Only the lines below starting at the one that contains "nor2_1 8.2%, mux2i_1" and ending at the one that contains "The final DEF" are to be reproduced, exactly and with both ends kept.

(SOURCE MATERIAL)
══════
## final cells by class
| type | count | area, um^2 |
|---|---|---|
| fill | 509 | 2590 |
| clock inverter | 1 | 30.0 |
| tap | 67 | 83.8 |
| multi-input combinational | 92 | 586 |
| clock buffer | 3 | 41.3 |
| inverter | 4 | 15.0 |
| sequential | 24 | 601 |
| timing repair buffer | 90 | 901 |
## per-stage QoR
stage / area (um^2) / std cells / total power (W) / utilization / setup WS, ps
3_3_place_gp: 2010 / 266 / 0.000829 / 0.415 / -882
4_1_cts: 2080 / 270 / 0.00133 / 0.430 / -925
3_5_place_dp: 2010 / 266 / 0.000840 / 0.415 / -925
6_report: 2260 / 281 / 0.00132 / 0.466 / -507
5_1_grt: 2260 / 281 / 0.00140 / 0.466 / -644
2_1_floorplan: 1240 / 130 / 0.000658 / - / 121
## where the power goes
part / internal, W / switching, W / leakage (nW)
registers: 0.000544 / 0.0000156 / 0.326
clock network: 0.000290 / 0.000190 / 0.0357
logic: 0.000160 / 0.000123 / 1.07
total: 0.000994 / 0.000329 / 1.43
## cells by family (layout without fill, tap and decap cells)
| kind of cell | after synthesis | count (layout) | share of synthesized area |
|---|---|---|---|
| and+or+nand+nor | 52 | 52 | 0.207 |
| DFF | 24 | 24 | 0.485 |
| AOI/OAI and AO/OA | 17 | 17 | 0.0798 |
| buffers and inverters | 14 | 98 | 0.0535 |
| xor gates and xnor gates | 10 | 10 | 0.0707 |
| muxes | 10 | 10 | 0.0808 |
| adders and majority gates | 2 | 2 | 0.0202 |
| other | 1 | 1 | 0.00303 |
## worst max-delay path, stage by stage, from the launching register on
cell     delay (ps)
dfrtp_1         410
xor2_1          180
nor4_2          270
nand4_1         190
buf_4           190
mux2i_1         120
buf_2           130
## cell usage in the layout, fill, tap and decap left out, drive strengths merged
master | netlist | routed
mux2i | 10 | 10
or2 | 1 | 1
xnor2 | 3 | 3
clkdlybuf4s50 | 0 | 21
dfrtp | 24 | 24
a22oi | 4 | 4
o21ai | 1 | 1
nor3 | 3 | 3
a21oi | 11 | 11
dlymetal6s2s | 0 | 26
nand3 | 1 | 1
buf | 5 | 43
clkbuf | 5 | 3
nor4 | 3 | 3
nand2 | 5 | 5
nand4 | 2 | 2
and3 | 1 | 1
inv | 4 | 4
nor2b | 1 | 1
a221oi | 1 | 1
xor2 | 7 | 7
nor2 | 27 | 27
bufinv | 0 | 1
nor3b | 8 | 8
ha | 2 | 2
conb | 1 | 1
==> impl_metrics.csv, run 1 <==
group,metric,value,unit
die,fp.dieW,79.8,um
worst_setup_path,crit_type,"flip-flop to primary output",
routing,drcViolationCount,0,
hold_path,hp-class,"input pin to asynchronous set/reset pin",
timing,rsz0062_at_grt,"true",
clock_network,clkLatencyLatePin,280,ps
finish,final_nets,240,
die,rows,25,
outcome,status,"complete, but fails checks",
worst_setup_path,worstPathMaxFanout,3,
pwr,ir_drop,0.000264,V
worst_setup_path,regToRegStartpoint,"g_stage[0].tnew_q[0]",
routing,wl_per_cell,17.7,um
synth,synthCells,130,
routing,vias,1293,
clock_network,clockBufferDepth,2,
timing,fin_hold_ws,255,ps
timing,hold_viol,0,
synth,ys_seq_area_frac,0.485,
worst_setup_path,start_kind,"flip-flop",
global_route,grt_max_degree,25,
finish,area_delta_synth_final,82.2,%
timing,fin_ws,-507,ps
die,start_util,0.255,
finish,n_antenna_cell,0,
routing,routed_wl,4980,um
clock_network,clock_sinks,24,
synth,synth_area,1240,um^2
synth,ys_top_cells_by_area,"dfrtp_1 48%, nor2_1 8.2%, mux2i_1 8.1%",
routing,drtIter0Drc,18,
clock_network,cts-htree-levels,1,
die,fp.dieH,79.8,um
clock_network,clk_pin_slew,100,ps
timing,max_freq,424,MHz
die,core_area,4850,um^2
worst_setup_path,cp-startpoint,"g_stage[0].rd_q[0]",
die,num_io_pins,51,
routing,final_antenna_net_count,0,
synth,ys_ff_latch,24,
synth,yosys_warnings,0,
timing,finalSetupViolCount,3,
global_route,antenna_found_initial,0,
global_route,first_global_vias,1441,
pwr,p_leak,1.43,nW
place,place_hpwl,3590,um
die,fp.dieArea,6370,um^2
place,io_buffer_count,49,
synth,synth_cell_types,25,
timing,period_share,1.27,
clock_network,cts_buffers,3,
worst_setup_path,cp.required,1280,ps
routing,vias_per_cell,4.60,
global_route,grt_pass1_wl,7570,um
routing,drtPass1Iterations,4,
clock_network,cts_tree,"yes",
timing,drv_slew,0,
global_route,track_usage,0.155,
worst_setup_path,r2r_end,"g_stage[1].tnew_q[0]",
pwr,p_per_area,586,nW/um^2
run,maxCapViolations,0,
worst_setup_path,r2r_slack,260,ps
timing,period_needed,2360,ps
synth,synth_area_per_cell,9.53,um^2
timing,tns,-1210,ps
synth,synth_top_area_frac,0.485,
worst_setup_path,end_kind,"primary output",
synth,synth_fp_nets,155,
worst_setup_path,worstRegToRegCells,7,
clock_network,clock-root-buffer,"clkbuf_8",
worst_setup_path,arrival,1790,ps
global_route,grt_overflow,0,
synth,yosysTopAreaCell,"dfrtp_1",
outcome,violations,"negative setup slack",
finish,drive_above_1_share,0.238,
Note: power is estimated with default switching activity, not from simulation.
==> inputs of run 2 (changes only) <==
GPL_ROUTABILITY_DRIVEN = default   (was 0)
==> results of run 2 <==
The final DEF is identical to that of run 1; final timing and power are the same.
══════
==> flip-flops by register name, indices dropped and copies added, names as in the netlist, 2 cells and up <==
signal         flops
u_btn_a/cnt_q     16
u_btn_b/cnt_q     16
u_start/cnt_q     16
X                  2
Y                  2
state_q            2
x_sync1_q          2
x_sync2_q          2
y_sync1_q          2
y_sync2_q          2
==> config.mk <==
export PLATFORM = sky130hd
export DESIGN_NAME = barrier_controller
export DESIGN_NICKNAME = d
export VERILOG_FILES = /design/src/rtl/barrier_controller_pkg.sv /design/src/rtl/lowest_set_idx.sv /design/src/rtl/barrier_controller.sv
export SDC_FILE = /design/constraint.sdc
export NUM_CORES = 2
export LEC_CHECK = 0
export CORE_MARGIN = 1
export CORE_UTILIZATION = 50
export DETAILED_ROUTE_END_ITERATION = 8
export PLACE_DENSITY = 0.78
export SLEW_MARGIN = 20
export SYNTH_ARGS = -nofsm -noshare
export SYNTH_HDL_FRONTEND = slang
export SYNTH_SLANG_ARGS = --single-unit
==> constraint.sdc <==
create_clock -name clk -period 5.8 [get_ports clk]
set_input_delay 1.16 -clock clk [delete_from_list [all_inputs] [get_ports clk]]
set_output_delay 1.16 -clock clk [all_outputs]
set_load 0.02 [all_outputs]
══════
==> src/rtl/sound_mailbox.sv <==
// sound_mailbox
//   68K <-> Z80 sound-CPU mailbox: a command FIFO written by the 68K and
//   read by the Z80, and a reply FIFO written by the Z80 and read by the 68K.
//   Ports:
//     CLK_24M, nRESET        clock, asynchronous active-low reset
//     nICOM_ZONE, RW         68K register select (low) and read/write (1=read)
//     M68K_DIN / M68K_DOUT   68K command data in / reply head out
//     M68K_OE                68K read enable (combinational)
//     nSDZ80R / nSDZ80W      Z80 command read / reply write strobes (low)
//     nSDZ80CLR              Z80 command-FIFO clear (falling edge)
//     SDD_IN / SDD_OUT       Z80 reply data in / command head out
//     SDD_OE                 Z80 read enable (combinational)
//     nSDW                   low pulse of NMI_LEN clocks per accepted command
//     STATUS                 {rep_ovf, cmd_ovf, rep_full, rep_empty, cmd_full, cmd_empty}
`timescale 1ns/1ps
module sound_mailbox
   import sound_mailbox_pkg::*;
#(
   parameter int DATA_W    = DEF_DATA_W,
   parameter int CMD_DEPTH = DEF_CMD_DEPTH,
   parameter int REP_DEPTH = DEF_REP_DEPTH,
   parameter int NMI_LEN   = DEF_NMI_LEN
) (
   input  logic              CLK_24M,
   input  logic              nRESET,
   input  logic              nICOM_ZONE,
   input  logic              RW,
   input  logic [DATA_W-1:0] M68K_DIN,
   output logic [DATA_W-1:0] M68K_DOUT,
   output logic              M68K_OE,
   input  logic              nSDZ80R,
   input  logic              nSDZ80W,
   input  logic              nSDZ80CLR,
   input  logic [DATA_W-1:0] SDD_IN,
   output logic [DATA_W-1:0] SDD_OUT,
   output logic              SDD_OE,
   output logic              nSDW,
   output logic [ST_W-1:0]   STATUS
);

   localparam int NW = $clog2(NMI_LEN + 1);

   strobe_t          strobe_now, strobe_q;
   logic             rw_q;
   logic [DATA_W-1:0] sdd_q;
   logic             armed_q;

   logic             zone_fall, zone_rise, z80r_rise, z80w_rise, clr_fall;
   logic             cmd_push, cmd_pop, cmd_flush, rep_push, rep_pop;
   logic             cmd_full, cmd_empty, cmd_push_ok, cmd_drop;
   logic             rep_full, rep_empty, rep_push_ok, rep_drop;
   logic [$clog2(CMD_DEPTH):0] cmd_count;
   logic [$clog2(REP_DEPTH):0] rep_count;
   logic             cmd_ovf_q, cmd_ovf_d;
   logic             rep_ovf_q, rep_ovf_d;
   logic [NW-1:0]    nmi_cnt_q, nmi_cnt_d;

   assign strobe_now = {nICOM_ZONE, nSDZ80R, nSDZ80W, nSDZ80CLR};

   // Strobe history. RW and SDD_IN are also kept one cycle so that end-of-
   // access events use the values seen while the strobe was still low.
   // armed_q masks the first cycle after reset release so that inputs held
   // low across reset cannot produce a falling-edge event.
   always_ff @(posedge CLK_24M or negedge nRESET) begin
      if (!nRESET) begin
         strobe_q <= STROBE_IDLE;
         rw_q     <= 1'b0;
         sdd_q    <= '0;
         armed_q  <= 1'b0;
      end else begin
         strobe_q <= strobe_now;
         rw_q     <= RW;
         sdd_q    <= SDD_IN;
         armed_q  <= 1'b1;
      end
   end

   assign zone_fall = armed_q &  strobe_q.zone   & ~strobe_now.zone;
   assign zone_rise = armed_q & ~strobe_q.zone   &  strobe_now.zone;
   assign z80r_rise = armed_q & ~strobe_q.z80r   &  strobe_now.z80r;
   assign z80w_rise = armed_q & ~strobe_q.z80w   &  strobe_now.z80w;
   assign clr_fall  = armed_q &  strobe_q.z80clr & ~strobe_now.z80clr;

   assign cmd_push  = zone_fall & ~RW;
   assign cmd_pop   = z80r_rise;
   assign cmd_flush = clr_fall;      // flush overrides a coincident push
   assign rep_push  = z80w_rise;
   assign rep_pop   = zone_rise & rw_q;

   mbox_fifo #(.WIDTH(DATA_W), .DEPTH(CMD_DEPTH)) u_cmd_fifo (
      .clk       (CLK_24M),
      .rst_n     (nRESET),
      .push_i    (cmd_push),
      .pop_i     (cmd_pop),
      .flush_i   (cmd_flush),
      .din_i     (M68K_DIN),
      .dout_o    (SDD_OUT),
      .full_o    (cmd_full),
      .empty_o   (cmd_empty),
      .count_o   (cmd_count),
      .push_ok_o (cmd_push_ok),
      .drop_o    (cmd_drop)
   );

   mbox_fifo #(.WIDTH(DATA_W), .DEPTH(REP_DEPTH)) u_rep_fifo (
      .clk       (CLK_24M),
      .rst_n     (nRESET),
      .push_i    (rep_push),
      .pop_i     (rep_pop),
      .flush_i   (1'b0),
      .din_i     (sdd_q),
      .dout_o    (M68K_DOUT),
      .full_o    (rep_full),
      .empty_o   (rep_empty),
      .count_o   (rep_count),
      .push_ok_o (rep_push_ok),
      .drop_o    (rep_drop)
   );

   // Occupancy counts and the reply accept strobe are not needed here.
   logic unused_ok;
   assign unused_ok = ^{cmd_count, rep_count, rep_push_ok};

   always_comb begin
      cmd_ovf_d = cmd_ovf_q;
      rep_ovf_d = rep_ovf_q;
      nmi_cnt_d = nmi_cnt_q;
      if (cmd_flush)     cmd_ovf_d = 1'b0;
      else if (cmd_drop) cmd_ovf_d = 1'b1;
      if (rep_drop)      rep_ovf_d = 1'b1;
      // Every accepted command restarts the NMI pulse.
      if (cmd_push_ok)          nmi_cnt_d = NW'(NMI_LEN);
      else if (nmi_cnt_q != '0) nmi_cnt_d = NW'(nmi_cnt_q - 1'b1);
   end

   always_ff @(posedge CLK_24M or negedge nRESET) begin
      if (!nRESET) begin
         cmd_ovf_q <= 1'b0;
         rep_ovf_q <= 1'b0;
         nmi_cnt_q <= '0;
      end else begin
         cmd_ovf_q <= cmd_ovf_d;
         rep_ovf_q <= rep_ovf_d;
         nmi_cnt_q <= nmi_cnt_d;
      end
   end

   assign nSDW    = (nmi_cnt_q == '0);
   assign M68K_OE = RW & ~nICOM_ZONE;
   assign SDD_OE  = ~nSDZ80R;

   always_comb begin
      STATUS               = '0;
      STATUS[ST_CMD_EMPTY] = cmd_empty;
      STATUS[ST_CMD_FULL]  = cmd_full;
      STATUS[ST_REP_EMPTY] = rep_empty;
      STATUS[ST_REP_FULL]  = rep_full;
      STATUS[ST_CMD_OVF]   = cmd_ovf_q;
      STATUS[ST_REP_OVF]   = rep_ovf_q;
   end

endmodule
══════
(YOUR SOLUTION)
synth,ys_top_cells_by_area,"dfrtp_1 48%, nor2_1 8.2%, mux2i_1 8.1%",
routing,drtIter0Drc,18,
clock_network,cts-htree-levels,1,
die,fp.dieH,79.8,um
clock_network,clk_pin_slew,100,ps
timing,max_freq,424,MHz
die,core_area,4850,um^2
worst_setup_path,cp-startpoint,"g_stage[0].rd_q[0]",
die,num_io_pins,51,
routing,final_antenna_net_count,0,
synth,ys_ff_latch,24,
synth,yosys_warnings,0,
timing,finalSetupViolCount,3,
global_route,antenna_found_initial,0,
global_route,first_global_vias,1441,
pwr,p_leak,1.43,nW
place,place_hpwl,3590,um
die,fp.dieArea,6370,um^2
place,io_buffer_count,49,
synth,synth_cell_types,25,
timing,period_share,1.27,
clock_network,cts_buffers,3,
worst_setup_path,cp.required,1280,ps
routing,vias_per_cell,4.60,
global_route,grt_pass1_wl,7570,um
routing,drtPass1Iterations,4,
clock_network,cts_tree,"yes",
timing,drv_slew,0,
global_route,track_usage,0.155,
worst_setup_path,r2r_end,"g_stage[1].tnew_q[0]",
pwr,p_per_area,586,nW/um^2
run,maxCapViolations,0,
worst_setup_path,r2r_slack,260,ps
timing,period_needed,2360,ps
synth,synth_area_per_cell,9.53,um^2
timing,tns,-1210,ps
synth,synth_top_area_frac,0.485,
worst_setup_path,end_kind,"primary output",
synth,synth_fp_nets,155,
worst_setup_path,worstRegToRegCells,7,
clock_network,clock-root-buffer,"clkbuf_8",
worst_setup_path,arrival,1790,ps
global_route,grt_overflow,0,
synth,yosysTopAreaCell,"dfrtp_1",
outcome,violations,"negative setup slack",
finish,drive_above_1_share,0.238,
Note: power is estimated with default switching activity, not from simulation.
==> inputs of run 2 (changes only) <==
GPL_ROUTABILITY_DRIVEN = default   (was 0)
==> results of run 2 <==
The final DEF is identical to that of run 1; final timing and power are the same.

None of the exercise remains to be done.